======== Information given

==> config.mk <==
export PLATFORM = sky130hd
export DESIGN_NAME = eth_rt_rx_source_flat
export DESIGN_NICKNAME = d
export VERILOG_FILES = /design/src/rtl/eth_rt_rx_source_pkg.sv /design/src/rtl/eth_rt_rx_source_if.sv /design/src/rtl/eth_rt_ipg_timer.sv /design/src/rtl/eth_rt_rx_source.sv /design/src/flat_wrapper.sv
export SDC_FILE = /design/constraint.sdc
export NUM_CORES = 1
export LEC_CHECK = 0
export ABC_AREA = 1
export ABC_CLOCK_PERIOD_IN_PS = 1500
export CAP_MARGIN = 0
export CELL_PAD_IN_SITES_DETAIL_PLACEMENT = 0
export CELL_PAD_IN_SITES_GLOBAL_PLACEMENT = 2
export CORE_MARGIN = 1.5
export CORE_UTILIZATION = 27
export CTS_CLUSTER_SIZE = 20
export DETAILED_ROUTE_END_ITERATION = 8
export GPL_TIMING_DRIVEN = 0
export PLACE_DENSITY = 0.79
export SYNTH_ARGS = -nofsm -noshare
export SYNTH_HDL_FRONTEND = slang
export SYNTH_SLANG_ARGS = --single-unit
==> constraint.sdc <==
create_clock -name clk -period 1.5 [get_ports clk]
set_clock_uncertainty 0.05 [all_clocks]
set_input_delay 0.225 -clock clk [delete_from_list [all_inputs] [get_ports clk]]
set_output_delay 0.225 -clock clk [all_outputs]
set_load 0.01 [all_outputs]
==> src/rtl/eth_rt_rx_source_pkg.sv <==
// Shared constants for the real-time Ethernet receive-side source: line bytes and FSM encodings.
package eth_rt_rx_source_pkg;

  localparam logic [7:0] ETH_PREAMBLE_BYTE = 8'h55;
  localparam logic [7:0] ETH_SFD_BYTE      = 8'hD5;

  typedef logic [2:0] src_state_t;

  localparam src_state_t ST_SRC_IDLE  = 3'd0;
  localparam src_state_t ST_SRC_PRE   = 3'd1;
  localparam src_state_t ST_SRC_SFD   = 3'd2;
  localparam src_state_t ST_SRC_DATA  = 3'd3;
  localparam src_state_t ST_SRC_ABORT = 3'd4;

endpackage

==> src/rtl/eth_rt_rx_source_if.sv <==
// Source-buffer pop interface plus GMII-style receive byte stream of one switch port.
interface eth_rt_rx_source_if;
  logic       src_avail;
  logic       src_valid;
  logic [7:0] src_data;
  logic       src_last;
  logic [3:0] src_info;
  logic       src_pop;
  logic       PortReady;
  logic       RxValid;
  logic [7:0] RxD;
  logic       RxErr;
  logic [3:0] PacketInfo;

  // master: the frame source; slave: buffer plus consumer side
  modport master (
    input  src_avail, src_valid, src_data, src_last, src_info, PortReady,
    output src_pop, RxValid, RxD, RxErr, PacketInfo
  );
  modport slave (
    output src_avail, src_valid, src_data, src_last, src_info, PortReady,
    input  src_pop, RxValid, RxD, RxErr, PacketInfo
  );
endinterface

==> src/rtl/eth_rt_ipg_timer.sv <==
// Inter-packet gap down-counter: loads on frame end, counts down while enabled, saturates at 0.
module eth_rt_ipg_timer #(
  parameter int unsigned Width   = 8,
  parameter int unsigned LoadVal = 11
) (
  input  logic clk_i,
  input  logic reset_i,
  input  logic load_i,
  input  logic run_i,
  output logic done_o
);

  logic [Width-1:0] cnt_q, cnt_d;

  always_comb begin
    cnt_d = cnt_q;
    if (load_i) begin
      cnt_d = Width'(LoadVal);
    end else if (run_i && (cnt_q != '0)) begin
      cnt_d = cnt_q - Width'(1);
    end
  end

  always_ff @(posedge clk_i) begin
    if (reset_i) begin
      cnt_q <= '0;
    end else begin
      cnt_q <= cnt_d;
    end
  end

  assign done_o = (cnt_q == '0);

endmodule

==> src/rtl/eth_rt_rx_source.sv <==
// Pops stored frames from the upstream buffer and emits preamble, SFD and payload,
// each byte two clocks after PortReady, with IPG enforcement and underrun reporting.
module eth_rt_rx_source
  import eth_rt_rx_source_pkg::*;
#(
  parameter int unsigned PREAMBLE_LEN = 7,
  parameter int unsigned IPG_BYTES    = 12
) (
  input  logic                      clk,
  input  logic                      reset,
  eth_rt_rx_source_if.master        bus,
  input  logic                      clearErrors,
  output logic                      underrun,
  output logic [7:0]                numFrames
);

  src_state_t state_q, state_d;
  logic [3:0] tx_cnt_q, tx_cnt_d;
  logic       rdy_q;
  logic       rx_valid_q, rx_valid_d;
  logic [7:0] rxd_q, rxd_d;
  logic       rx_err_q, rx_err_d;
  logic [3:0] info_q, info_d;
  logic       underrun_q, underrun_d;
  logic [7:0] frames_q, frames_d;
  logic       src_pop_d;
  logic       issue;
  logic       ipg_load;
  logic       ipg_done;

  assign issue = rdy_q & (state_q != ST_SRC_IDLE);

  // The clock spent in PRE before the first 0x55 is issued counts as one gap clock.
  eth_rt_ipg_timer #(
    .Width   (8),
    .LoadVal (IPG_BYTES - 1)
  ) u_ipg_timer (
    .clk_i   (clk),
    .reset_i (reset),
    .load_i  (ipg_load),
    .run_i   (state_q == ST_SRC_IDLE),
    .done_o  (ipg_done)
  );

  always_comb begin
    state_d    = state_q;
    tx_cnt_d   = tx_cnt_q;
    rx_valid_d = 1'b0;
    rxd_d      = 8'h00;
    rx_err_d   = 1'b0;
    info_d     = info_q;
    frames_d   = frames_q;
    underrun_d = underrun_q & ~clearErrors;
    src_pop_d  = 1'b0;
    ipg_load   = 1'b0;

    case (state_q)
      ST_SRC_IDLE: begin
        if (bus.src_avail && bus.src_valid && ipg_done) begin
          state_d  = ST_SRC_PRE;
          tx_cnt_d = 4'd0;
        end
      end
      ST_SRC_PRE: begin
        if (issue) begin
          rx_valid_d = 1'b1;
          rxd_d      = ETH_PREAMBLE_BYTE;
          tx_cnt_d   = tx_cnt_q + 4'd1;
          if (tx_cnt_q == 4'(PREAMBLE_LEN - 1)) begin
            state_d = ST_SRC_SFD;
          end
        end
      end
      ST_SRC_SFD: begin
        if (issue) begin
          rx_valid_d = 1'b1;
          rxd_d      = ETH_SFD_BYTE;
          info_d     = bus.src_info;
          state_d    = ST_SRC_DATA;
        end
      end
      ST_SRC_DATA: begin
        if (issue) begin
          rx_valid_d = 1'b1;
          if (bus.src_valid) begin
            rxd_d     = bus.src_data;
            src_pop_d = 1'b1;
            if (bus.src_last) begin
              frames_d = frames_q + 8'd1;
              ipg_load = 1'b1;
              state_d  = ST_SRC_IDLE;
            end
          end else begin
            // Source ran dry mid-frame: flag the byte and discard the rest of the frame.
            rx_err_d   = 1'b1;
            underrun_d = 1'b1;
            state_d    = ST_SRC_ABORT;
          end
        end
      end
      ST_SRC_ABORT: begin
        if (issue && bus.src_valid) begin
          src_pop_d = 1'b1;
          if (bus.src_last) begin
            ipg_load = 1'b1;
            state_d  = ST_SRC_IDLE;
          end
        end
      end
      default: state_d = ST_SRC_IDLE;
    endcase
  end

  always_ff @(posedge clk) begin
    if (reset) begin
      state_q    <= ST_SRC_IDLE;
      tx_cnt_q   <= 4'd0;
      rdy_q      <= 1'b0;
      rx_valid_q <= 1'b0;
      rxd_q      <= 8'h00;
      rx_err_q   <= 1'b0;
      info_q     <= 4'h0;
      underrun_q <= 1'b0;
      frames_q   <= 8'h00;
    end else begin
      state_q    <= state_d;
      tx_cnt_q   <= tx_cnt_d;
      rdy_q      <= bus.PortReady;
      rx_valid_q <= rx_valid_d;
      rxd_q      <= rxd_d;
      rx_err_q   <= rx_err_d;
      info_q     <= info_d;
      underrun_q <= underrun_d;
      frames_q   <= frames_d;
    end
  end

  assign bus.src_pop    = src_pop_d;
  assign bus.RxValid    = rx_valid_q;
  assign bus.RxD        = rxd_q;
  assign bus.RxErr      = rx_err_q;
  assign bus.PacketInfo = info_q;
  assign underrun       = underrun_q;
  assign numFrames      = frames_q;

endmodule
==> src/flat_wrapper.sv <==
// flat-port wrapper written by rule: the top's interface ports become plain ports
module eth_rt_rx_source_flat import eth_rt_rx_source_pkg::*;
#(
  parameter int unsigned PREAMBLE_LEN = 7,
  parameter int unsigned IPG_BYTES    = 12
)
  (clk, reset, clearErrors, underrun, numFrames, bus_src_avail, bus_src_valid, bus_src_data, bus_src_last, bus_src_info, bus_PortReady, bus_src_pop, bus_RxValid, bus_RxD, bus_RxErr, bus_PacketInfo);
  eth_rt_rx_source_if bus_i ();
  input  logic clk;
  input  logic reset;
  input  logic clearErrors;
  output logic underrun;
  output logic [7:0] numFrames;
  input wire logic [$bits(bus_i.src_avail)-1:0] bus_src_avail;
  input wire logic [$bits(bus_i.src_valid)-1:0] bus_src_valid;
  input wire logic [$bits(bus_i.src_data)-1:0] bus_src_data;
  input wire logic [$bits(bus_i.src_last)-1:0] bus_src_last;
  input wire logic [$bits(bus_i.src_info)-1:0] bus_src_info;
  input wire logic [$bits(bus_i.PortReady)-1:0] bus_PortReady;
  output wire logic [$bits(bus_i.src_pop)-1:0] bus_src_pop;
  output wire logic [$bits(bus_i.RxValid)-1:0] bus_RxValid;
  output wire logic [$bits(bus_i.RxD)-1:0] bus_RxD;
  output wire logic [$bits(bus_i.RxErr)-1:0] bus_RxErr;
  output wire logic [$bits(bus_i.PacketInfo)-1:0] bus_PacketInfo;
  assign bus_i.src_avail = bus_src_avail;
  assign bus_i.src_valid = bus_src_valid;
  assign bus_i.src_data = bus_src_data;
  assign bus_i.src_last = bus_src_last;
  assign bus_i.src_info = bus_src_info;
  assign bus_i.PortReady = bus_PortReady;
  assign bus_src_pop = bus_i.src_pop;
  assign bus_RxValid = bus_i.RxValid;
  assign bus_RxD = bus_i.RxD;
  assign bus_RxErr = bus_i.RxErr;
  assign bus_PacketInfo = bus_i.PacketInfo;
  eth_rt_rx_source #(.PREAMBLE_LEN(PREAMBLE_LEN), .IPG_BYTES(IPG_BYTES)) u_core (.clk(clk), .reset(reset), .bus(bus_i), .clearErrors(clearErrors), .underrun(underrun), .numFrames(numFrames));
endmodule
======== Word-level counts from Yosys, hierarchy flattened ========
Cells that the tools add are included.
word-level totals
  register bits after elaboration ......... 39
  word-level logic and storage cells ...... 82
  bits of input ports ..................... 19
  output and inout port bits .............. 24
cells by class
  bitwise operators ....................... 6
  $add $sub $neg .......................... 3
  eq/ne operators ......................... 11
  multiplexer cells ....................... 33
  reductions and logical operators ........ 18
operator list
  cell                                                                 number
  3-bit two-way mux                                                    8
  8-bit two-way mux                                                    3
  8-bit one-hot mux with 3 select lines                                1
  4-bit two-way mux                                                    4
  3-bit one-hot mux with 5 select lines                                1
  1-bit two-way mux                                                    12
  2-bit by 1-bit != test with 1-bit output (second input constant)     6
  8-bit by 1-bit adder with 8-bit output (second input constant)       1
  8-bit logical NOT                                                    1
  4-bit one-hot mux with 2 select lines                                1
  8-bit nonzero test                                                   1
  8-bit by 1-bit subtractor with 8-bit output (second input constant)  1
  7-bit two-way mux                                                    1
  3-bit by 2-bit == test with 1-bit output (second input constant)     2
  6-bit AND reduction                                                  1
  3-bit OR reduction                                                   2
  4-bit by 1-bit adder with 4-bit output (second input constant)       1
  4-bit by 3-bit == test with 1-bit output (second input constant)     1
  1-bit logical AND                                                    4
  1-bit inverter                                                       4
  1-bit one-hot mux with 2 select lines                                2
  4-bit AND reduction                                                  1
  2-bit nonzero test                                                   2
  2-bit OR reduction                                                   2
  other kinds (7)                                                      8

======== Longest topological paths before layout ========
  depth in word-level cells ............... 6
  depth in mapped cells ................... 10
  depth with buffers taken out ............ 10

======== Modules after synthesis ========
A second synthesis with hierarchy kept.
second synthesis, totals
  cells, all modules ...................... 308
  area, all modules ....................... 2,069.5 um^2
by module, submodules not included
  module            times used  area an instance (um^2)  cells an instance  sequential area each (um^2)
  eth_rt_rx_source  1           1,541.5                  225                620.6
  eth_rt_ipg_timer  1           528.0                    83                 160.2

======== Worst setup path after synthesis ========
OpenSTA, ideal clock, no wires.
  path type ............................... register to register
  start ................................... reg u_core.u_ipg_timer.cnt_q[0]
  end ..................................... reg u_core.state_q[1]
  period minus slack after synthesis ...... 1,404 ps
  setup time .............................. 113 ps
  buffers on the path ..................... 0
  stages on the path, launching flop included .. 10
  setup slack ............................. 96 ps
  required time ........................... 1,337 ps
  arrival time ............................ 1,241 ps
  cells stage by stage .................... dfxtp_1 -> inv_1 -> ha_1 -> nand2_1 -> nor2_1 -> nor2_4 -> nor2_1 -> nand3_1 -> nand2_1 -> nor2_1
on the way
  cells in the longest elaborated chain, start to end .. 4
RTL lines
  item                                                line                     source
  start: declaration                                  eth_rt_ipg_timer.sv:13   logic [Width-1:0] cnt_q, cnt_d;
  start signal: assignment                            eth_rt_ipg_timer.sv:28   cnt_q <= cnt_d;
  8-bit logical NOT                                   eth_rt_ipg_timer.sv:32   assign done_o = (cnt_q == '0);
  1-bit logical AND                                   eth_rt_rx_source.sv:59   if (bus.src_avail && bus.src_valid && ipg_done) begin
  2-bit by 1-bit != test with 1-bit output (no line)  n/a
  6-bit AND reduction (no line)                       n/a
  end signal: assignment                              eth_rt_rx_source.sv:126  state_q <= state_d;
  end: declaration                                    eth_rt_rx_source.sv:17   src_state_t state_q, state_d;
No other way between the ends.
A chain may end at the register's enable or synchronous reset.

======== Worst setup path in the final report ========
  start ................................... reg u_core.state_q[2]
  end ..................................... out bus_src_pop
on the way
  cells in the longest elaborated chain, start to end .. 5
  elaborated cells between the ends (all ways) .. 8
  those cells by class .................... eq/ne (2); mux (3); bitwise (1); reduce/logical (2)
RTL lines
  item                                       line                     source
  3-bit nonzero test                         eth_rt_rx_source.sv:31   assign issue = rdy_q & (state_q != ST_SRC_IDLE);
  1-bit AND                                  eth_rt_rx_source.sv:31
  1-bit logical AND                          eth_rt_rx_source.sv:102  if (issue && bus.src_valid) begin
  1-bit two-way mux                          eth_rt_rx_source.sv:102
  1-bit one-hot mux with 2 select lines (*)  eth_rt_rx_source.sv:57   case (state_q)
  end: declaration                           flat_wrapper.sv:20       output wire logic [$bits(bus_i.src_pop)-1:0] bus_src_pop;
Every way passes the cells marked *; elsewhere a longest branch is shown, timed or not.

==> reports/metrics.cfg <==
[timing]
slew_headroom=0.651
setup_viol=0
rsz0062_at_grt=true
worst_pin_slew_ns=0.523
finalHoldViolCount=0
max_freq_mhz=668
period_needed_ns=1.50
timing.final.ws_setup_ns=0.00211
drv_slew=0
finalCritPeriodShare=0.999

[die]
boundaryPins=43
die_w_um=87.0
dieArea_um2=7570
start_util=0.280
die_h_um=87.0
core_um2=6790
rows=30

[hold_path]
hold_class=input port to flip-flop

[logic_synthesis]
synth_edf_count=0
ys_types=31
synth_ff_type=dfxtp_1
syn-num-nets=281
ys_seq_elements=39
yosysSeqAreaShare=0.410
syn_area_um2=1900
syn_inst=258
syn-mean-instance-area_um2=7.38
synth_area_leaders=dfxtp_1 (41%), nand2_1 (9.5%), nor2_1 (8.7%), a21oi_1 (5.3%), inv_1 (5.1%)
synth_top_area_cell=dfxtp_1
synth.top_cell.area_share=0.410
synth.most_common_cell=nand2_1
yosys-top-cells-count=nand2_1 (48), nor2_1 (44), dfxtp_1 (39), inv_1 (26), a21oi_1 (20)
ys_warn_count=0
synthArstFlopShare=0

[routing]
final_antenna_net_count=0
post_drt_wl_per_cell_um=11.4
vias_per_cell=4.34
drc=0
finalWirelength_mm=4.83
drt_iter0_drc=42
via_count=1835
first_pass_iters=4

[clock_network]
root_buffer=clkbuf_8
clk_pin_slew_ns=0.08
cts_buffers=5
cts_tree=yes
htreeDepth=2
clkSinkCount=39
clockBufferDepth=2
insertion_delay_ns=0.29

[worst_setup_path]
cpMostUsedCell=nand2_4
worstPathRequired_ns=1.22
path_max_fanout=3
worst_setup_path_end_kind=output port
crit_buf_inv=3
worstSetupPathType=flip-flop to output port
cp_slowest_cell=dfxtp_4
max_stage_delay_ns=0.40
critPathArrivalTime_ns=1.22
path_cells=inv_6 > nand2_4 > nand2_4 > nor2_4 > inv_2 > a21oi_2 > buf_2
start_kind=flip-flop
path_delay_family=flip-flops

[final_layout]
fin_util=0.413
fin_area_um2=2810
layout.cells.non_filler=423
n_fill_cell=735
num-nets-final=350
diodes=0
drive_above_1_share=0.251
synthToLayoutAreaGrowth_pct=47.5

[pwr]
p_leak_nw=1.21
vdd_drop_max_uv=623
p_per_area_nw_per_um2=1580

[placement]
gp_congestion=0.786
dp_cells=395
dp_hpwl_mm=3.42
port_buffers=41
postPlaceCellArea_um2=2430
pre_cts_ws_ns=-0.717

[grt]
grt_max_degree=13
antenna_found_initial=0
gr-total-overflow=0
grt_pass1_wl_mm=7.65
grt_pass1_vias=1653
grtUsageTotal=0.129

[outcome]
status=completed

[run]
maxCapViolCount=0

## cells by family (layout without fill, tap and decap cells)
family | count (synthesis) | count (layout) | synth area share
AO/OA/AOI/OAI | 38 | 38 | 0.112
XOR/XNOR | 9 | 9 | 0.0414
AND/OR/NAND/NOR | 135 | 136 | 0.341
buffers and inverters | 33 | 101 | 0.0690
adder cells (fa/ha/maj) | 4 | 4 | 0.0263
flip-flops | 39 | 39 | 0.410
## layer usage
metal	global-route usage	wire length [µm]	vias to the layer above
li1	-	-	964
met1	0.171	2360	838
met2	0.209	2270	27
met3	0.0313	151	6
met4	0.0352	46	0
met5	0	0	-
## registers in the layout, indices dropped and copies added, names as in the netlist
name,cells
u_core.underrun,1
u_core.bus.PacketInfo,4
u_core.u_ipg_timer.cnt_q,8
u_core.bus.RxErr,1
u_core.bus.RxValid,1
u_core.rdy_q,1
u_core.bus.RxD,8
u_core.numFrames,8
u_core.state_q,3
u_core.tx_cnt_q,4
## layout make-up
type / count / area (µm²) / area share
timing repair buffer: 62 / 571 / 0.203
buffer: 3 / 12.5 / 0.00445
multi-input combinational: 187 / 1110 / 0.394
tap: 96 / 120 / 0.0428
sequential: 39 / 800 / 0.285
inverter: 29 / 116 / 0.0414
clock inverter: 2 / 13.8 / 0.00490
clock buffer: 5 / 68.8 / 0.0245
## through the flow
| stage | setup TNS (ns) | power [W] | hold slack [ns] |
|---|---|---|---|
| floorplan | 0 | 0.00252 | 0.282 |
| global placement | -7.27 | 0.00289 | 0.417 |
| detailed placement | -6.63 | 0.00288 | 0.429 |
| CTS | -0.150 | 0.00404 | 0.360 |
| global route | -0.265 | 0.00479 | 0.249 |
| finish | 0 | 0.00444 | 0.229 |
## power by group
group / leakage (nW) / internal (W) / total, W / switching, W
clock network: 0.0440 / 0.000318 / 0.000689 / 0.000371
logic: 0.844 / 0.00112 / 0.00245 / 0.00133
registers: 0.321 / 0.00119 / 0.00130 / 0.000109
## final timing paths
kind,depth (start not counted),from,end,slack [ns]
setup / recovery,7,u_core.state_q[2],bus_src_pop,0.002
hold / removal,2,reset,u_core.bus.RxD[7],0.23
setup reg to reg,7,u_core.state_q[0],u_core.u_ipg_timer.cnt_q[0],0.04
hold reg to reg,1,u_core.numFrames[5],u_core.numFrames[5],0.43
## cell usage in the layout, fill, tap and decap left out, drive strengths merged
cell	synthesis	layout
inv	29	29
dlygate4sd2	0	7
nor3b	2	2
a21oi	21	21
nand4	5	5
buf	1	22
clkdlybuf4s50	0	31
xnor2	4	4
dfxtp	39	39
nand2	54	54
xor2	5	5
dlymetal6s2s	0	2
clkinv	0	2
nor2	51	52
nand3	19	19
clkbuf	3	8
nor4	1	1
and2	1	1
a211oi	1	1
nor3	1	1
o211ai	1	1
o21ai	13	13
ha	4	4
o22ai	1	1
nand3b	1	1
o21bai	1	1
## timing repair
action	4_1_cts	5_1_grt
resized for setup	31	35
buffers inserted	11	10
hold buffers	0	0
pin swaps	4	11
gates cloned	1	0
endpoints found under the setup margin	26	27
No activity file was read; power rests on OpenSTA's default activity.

================

Work task
If a line of the entries above holds the word "Width", count it; report only how many such lines there are.

Output for this exercise
6